Details of the Parent Company's subsidiaries at 30 April 2024 are as follows:
The Parent Company holds assets on behalf of its customers totaling £21,760,526 (2023: £62,100,253). The Parent Company manages safeguarded funds that are held in segregated bank or investment accounts. The balances in these segregated accounts belong to the Parent Company's customers and represent cash given in return for the issuance of e-money. The Parent Company does not have rights or control to disburse the balances in these accounts unless it is acting in accordance with instruction received from its customers to redeem the e-money that has been issued. When e-money is issued to a customer, a liability against the Parent Company is recognised on the balance sheet. With consideration of the preceding facts, the recognition of these assets and liabilities in the balance sheet is considered relevant to a full understanding of the Parent Company's financial performance and financial solvency position.
A defined contribution pension scheme is operated for all qualifying employees. The assets of the scheme are held separately from those of the group in an independently administered fund.
During the reporting year, the Parent Company raised additional share capital (ordinary shares of £1.00 each) of £738,460 on 16 May 2023, (issue of shares for cash consideration comprising).
The total new share capital raised during the year is £738,460 with the nominal value of £1.00 per ordinary share (2023: £2,394,147). The share capital at the year end is £21,449,690 (2023: £20,711,230).
Non-controlling interest account includes the retained earnings owned by the minority interest of the Subsidiary at the year end amounted to a negative of £2,079 (2023: £2,483).
Profit and loss account
The profit and loss account includes all current and prior period retained profits and losses.

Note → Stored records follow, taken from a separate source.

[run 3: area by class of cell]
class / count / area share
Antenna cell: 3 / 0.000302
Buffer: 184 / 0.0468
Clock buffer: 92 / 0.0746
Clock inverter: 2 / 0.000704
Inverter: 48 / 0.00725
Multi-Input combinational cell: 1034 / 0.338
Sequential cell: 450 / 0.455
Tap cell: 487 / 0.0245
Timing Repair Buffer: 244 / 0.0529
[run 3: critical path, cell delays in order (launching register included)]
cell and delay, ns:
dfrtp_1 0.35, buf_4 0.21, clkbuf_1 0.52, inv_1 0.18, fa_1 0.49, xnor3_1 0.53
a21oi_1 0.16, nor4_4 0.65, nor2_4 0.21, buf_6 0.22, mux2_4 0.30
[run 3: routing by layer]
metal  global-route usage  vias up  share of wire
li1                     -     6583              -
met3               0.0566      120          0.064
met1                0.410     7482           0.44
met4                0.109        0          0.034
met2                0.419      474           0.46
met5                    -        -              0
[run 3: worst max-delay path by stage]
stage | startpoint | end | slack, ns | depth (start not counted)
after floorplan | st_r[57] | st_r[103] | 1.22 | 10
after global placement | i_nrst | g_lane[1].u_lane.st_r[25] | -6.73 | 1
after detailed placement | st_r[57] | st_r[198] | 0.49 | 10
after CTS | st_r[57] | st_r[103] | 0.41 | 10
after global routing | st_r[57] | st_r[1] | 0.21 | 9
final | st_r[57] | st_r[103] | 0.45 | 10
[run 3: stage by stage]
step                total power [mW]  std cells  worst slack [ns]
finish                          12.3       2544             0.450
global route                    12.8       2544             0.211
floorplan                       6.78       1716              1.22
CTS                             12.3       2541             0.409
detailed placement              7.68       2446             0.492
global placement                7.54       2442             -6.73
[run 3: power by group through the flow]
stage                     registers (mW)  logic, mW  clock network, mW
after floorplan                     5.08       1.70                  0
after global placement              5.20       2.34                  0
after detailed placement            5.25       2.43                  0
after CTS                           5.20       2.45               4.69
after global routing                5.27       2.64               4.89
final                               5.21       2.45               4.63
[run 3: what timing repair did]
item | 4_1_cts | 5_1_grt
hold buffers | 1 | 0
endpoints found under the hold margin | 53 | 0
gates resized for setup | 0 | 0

During the year, the Parent Company incurred expenses totaling £214,671 (2023: £1,026,750) for support services provided by a related party. Amounts owed at the year end were £14,976 (2023: £59,910).
Interest income accrued during the year on the subordinated loan provided to Epayment Holdings Limited (the Ultimate Parent Company) was £13,603 (2023: £13,574). As at the year end, the Parent Company had accounts receivable from the Ultimate Parent Company totaling £232,744 (2023: £195,868).
Total remuneration paid by the Group in respect of key management personnel for the year was £437,966 (2023: £779,105).
The immediate and ultimate parent company is Epayments Holdings Limited, a company incorporated in Jersey with number 110641 , whose registered office is at 3rd Floor, Charter Place, 23-27 Seaton Place, St Helier, Jersey, JE4 OWH. Epayments Holdings Limited does not prepare consolidated financial statements and is controlled by the EXIF Trust.
Subsequent events: Sale of Subsidiary – Epayments Technology LLC
In July 2022, the Board of Directors of the Parent Company approved the sale of its 99% shareholding in its subsidiary, which operates in Russia. The completion of such a transaction required regulatory approval from the relevant Russian authorities. Subsequent to the reporting date, on 19 August 2024, the required government approval for the sale was obtained. The transaction was completed on 6 December 2024.
As the approval and completion date of the transaction occurred after the reporting date, but before the approval of these financial statements, this event is considered a non-adjusting subsequent event under FRS 102. Accordingly, no adjustments have been made to the carrying amounts of assets or liabilities as at 30 April 2024 in respect of this transaction. The Parent Company will assess the financial impact of the sale, including any gain or loss on disposal, in the financial statements for the year ending 30 April 2025.